In the same context, the papers [26, 48, 85, 91, 95, 136, 163] reviewed cancer diagnosis of the lung using medical picture analysis. Lung cancer is the foremost source of mortality globally, with “1.76 million related deaths recorded in 2018,” according to [26]. In addition, “Lung highest incidence rate of cancer death in both men and women, accounting for over a quarter of all cancer fatalities globally.” [48].

There are many published journal papers that review and proposed original methods to assess lung disease using deep learning CNN as an artificial intelligence technique. For highlighting the importance of these publications, this review briefly provides a table that lists the analyzed sample, the CNN algorithm type, tested data (sound or image samples), and their significant findings as seen in Table 4.
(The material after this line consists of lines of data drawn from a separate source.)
--- src/rtl/ps2_pkg.sv ---
`default_nettype none
// ============================================================================
// Module      : ps2_pkg
// Description : Shared decoder state encoding, scan-code prefixes and the
//               default tracked-key table for the PS/2 key tracker.
// Revision    : 1.0 - initial release
// ============================================================================
package ps2_pkg;

    typedef enum logic [1:0] {
        ST_IDLE    = 2'd0,
        ST_EXT     = 2'd1,
        ST_BRK     = 2'd2,
        ST_EXT_BRK = 2'd3
    } dec_state_t;

    localparam logic [7:0] c_prefix_ext = 8'hE0;
    localparam logic [7:0] c_prefix_brk = 8'hF0;

    localparam logic [8:0] c_key_up    = 9'h175;
    localparam logic [8:0] c_key_down  = 9'h172;
    localparam logic [8:0] c_key_left  = 9'h16B;
    localparam logic [8:0] c_key_right = 9'h174;
    localparam logic [8:0] c_key_s     = 9'h01B;

    // Index 0 sits in the least significant nine bits.
    localparam logic [44:0] c_default_key_codes =
        {c_key_s, c_key_right, c_key_left, c_key_down, c_key_up};

endpackage
`default_nettype wire

--- src/rtl/ps2_key_tracker_if.sv ---
`default_nettype none
// ============================================================================
// Module      : ps2_key_tracker_if
// Description : Key-event and key-state bundle produced by the PS/2 tracker.
// Revision    : 1.0 - initial release
// ============================================================================
interface ps2_key_tracker_if #(
    parameter int NUM_KEYS = 5
);
    logic [NUM_KEYS-1:0] key_state;
    logic                event_valid;
    logic                event_make;
    logic [8:0]          event_code;
    logic                frame_err;

    modport master (
        output key_state, event_valid, event_make, event_code, frame_err
    );

    modport slave (
        input  key_state, event_valid, event_make, event_code, frame_err
    );
endinterface
`default_nettype wire

--- src/rtl/ps2_rx.sv ---
`default_nettype none
// ============================================================================
// Module      : ps2_rx
// Description : PS/2 frame receiver: synchroniser, falling-edge detect, bit
//               counter, mid-frame timeout and frame check. Odd parity over
//               bits 1..9 is enforced only when PS2_PARITY_CHECK_EN is defined.
// Revision    : 1.0 - initial release
// ============================================================================
module ps2_rx #(
    parameter int TIMEOUT_CYCLES = 50000
) (
    input  logic       clk,
    input  logic       rst,
    input  logic       i_kb_clock,
    input  logic       i_kb_data,
    output logic       o_byte_valid,
    output logic [7:0] o_byte_data,
    output logic       o_byte_err
);

    localparam int                c_to_w    = $clog2(TIMEOUT_CYCLES + 1);
    localparam logic [c_to_w-1:0] c_to_last = c_to_w'(TIMEOUT_CYCLES - 1);

    logic [1:0]        r_clk_sync;
    logic [1:0]        r_dat_sync;
    logic              r_clk_prev;
    logic [3:0]        r_bit_cnt;
    logic [9:0]        r_shift;
    logic [c_to_w-1:0] r_to_cnt;

    logic w_fall;
    logic w_stop_edge;
    logic w_parity_ok;
    logic w_frame_ok;

    assign w_fall      = r_clk_prev & ~r_clk_sync[1];
    assign w_stop_edge = w_fall && (r_bit_cnt == 4'd10);

`ifdef PS2_PARITY_CHECK_EN
    assign w_parity_ok = ^r_shift[9:1];
`else
    assign w_parity_ok = 1'b1;
`endif

    // r_shift[0] holds the start bit once ten bits have been shifted in.
    assign w_frame_ok   = ~r_shift[0] & r_dat_sync[1] & w_parity_ok;
    assign o_byte_valid = w_stop_edge & w_frame_ok;
    assign o_byte_err   = w_stop_edge & ~w_frame_ok;
    assign o_byte_data  = r_shift[8:1];

    always_ff @(posedge clk or posedge rst) begin
        if (rst) begin
            r_clk_sync <= 2'b11;
            r_dat_sync <= 2'b11;
            r_clk_prev <= 1'b1;
            r_bit_cnt  <= 4'd0;
            r_shift    <= 10'd0;
            r_to_cnt   <= '0;
        end else begin
            r_clk_sync <= {r_clk_sync[0], i_kb_clock};
            r_dat_sync <= {r_dat_sync[0], i_kb_data};
            r_clk_prev <= r_clk_sync[1];

            if (w_fall) begin
                r_to_cnt <= '0;
                if (r_bit_cnt == 4'd10) begin
                    r_bit_cnt <= 4'd0;
                end else begin
                    r_shift   <= {r_dat_sync[1], r_shift[9:1]};
                    r_bit_cnt <= r_bit_cnt + 4'd1;
                end
            end else if (r_bit_cnt != 4'd0) begin
                // A stalled frame is silently abandoned.
                if (r_to_cnt == c_to_last) begin
                    r_bit_cnt <= 4'd0;
                    r_to_cnt  <= '0;
                end else begin
                    r_to_cnt <= r_to_cnt + 1'b1;
                end
            end else begin
                r_to_cnt <= '0;
            end
        end
    end

endmodule
`default_nettype wire

--- src/rtl/ps2_key_tracker.sv ---
`default_nettype none
// ============================================================================
// Module      : ps2_key_tracker
// Description : PS/2 scan-code decoder tracking held keys from a table of
//               {ext, code} entries. Parity checking via PS2_PARITY_CHECK_EN.
// Revision    : 1.0 - initial release
// ============================================================================
module ps2_key_tracker
    import ps2_pkg::*;
#(
    parameter int                      NUM_KEYS       = 5,
    parameter logic [NUM_KEYS*9-1:0]   KEY_CODES      = c_default_key_codes,
    parameter int                      TIMEOUT_CYCLES = 50000
) (
    input  logic               clock,
    input  logic               reset,
    input  logic               kb_clock,
    input  logic               kb_data,
    ps2_key_tracker_if.master  evt
);

    logic       w_byte_valid;
    logic       w_byte_err;
    logic [7:0] w_byte;

    ps2_rx #(
        .TIMEOUT_CYCLES (TIMEOUT_CYCLES)
    ) u_rx (
        .clk          (clock),
        .rst          (reset),
        .i_kb_clock   (kb_clock),
        .i_kb_data    (kb_data),
        .o_byte_valid (w_byte_valid),
        .o_byte_data  (w_byte),
        .o_byte_err   (w_byte_err)
    );

    dec_state_t          r_state;
    logic [NUM_KEYS-1:0] r_key_state;
    logic                r_event_valid;
    logic                r_event_make;
    logic [8:0]          r_event_code;
    logic                r_frame_err;

    dec_state_t w_next_state;
    logic       w_emit;
    logic       w_make;
    logic [8:0] w_code;

    always_comb begin
        w_next_state = r_state;
        w_emit       = 1'b0;
        w_make       = (r_state == ST_IDLE) || (r_state == ST_EXT);
        w_code       = {(r_state == ST_EXT) || (r_state == ST_EXT_BRK), w_byte};
        // E0 only advances from IDLE; in EXT/BRK it is absorbed, in EXT_BRK it is data.
        if (w_byte == c_prefix_ext && r_state != ST_EXT_BRK) begin
            if (r_state == ST_IDLE) begin
                w_next_state = ST_EXT;
            end
        end else if (w_byte == c_prefix_brk &&
                     (r_state == ST_IDLE || r_state == ST_EXT)) begin
            w_next_state = (r_state == ST_IDLE) ? ST_BRK : ST_EXT_BRK;
        end else begin
            w_emit       = 1'b1;
            w_next_state = ST_IDLE;
        end
    end

    always_ff @(posedge clock or posedge reset) begin
        if (reset) begin
            r_state       <= ST_IDLE;
            r_key_state   <= '0;
            r_event_valid <= 1'b0;
            r_event_make  <= 1'b0;
            r_event_code  <= 9'd0;
            r_frame_err   <= 1'b0;
        end else begin
            r_event_valid <= 1'b0;
            r_frame_err   <= w_byte_err;
            if (w_byte_err) begin
                r_state <= ST_IDLE;
            end else if (w_byte_valid) begin
                r_state <= w_next_state;
                if (w_emit) begin
                    r_event_valid <= 1'b1;
                    r_event_make  <= w_make;
                    r_event_code  <= w_code;
                    for (int i = 0; i < NUM_KEYS; i++) begin
                        if (w_code == KEY_CODES[9*i +: 9]) begin
                            r_key_state[i] <= w_make;
                        end
                    end
                end
            end
        end
    end

    assign evt.key_state   = r_key_state;
    assign evt.event_valid = r_event_valid;
    assign evt.event_make  = r_event_make;
    assign evt.event_code  = r_event_code;
    assign evt.frame_err   = r_frame_err;

endmodule
`default_nettype wire
--- src/flat_wrapper.sv ---
// flat-port wrapper written by rule: the top's interface ports become plain ports
module ps2_key_tracker_flat import ps2_pkg::*;
#(
    parameter int                      NUM_KEYS       = 5,
    parameter logic [NUM_KEYS*9-1:0]   KEY_CODES      = c_default_key_codes,
    parameter int                      TIMEOUT_CYCLES = 50000
)
  (clock, reset, kb_clock, kb_data, evt_key_state, evt_event_valid, evt_event_make, evt_event_code, evt_frame_err);
  ps2_key_tracker_if #(.NUM_KEYS(NUM_KEYS)) evt_i ();
  input  logic clock;
  input  logic reset;
  input  logic kb_clock;
  input  logic kb_data;
  output wire logic [$bits(evt_i.key_state)-1:0] evt_key_state;
  output wire logic [$bits(evt_i.event_valid)-1:0] evt_event_valid;
  output wire logic [$bits(evt_i.event_make)-1:0] evt_event_make;
  output wire logic [$bits(evt_i.event_code)-1:0] evt_event_code;
  output wire logic [$bits(evt_i.frame_err)-1:0] evt_frame_err;
  assign evt_key_state = evt_i.key_state;
  assign evt_event_valid = evt_i.event_valid;
  assign evt_event_make = evt_i.event_make;
  assign evt_event_code = evt_i.event_code;
  assign evt_frame_err = evt_i.frame_err;
  ps2_key_tracker #(.NUM_KEYS(NUM_KEYS), .KEY_CODES(KEY_CODES), .TIMEOUT_CYCLES(TIMEOUT_CYCLES)) u_core (.clock(clock), .reset(reset), .kb_clock(kb_clock), .kb_data(kb_data), .evt(evt_i));
endmodule
**src/rtl/as1_pkg.sv**
```systemverilog
// Shared constants and types for the as1 registered 4-input Boolean function unit.
package as1_pkg;

    localparam logic [15:0] AS1_PRIME_TT = 16'h28AC;
    localparam int          AS1_IDX_W    = 4;

    typedef logic [AS1_IDX_W-1:0] as1_idx_t;

endpackage

```
**src/rtl/as1_sync.sv**
```systemverilog
// One-bit reset-to-0 synchronizer chain; STAGES=0 degenerates to a straight wire.
module as1_sync #(
    parameter int STAGES = 2
) (
    input  logic clk,
    input  logic rst_n,
    input  logic i_d,
    output logic o_q
);

    if (STAGES == 0) begin : g_bypass
        assign o_q = i_d;
    end else begin : g_chain
        logic [STAGES-1:0] r_chain;

        // Shift the raw input through the flop chain, cleared asynchronously.
        always_ff @(posedge clk or negedge rst_n) begin
            if (!rst_n) begin
                r_chain <= {STAGES{1'b0}};
            end else begin
                r_chain[0] <= i_d;
                for (int i = 1; i < STAGES; i++) begin
                    r_chain[i] <= r_chain[i-1];
                end
            end
        end

        assign o_q = r_chain[STAGES-1];
    end

endmodule

```
**src/rtl/as1.sv**
```systemverilog
// Registered truth-table lookup on four independently synchronized inputs.
module as1
    import as1_pkg::*;
#(
    parameter logic [15:0] TRUTH_TABLE = AS1_PRIME_TT,
    parameter int          SYNC_STAGES = 2
) (
    input  logic clk,
    input  logic rst_n,
    input  logic in1,
    input  logic in2,
    input  logic in3,
    input  logic in4,
    output logic out
);

    if (SYNC_STAGES < 0 || SYNC_STAGES > 4) begin : g_bad_sync_stages
        $error("as1: SYNC_STAGES must be in 0..4");
    end

    as1_idx_t w_raw;
    as1_idx_t w_idx;
    logic     w_out_next;
    logic     r_out;

    assign w_raw = {in4, in3, in2, in1};

    for (genvar g = 0; g < AS1_IDX_W; g++) begin : g_sync
        as1_sync #(
            .STAGES(SYNC_STAGES)
        ) u_sync (
            .clk  (clk),
            .rst_n(rst_n),
            .i_d  (w_raw[g]),
            .o_q  (w_idx[g])
        );
    end

    // An X index reads back as X, so unknown inputs are deliberately not masked.
    assign w_out_next = TRUTH_TABLE[w_idx];

    // Output register: the only place the result changes, hence glitch-free.
    always_ff @(posedge clk or negedge rst_n) begin
        if (!rst_n) begin
            r_out <= 1'b0;
        end else begin
            r_out <= w_out_next;
        end
    end

    assign out = r_out;

endmodule

```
Table 4 List of the analyzed sample, the CNN algorithm type, tested data (sound or image samples), and their significant findings for the publications that have been surveyed

The table shows a classification of some published articles and their achievements. The studies [1, 25, 74, 87] created a problem-based architecture that saves image data for identifying integration in a Chest Pediatric X-ray database. They designed a three-step pre-processing strategy to improve model generalization. An occlusion test is used to display model outputs and identify the observed relevant area in order to check the reliability of numerical findings. To test the universality of the proposed model, a different dataset is employed as additional validation. In real-world practice, the provided models can be used as computer-aided diagnosis tools. They thoroughly analyzed the datasets and prior studies based on them, concluding that the results could be misleading if certain precautions are not followed.

Conclusions

This work provided a review of lung disease recognition with acoustic signal analysis with deep learning networks. Compared to related review studies on lung disease classification/detection using deep learning algorithms, only two review studies based on signal analysis for lung disease diagnosis have been conducted in 2011 and 2018. Deep Learning Convolutional Neural Networks (DLCNN) are being used to diagnose obstructive lung illnesses, which is a fascinating development. DLCNN algorithms function by identifying patterns in diagnostic test data that can be applied to forecast and identify obstructive phenotypes or clinical outcomes. DLCNN will require consensus examination, data analysis, and interpretation techniques as it matures as medical technology. To enable big clinical trials and, ultimately, minimize ordinary clinical use, such tools are required to compare, understand, and reproduce study findings from and among diverse research organizations. It is necessary to make recommendations on how DLCNN data might be used to generate diagnoses and influence clinical decision-making and therapeutic planning. This review looks at how deep learning can be used in medical diagnosis. A thorough assessment of several scientific publications in the field of deep neural network applications in medicine was conducted. More than 200 research publications were discovered, with 77 of them being presented in greater detail as a result of various selection techniques. Overall, the use of a DLCNN in the detection of obstructive lung disorders has yielded promising results. Large-scale investigations, on the other hand, are still needed to validate present findings and increase their acceptance by the medical community. We anticipate that physicians and researchers working with DLCNN, as well as industrial producers of this technology, will find this material beneficial.